`config.mk`:
```
export PLATFORM = sky130hd
export DESIGN_NAME = blink_sequencer
export DESIGN_NICKNAME = d
export VERILOG_FILES = /design/src/rtl/blink_pkg.sv /design/src/rtl/ms_tick_gen.sv /design/src/rtl/blink_sequencer.sv
export SDC_FILE = /design/constraint.sdc
export NUM_CORES = 1
export LEC_CHECK = 0
export CORE_MARGIN = 1.5
export CORE_UTILIZATION = 45
export CTS_CLUSTER_DIAMETER = 120
export CTS_CLUSTER_SIZE = 16
export DETAILED_ROUTE_END_ITERATION = 7
export PLACE_DENSITY = 0.73
export SLEW_MARGIN = 20
export SYNTH_ARGS = -nofsm -noshare
export SYNTH_HDL_FRONTEND = slang
export SYNTH_SLANG_ARGS = --single-unit
```
`constraint.sdc`:
```
create_clock -name clk -period 7.4 [get_ports clk]
set_clock_uncertainty 0.05 [all_clocks]
set_input_delay 0.74 -clock clk [delete_from_list [all_inputs] [get_ports clk]]
set_output_delay 0.74 -clock clk [all_outputs]
set_load 0.005 [all_outputs]
```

----------

▸ **What you should do**:
Leaving nothing out, print each line above exactly.

▸ **Answer space**:
`config.mk`:
```
export PLATFORM = sky130hd
export DESIGN_NAME = blink_sequencer
export DESIGN_NICKNAME = d
export VERILOG_FILES = /design/src/rtl/blink_pkg.sv /design/src/rtl/ms_tick_gen.sv /design/src/rtl/blink_sequencer.sv
export SDC_FILE = /design/constraint.sdc
export NUM_CORES = 1
export LEC_CHECK = 0
export CORE_MARGIN = 1.5
export CORE_UTILIZATION = 45
export CTS_CLUSTER_DIAMETER = 120
export CTS_CLUSTER_SIZE = 16
export DETAILED_ROUTE_END_ITERATION = 7
export PLACE_DENSITY = 0.73
export SLEW_MARGIN = 20
export SYNTH_ARGS = -nofsm -noshare
export SYNTH_HDL_FRONTEND = slang
export SYNTH_SLANG_ARGS = --single-unit
```
`constraint.sdc`:
```
create_clock -name clk -period 7.4 [get_ports clk]
set_clock_uncertainty 0.05 [all_clocks]
set_input_delay 0.74 -clock clk [delete_from_list [all_inputs] [get_ports clk]]
set_output_delay 0.74 -clock clk [all_outputs]
set_load 0.005 [all_outputs]
```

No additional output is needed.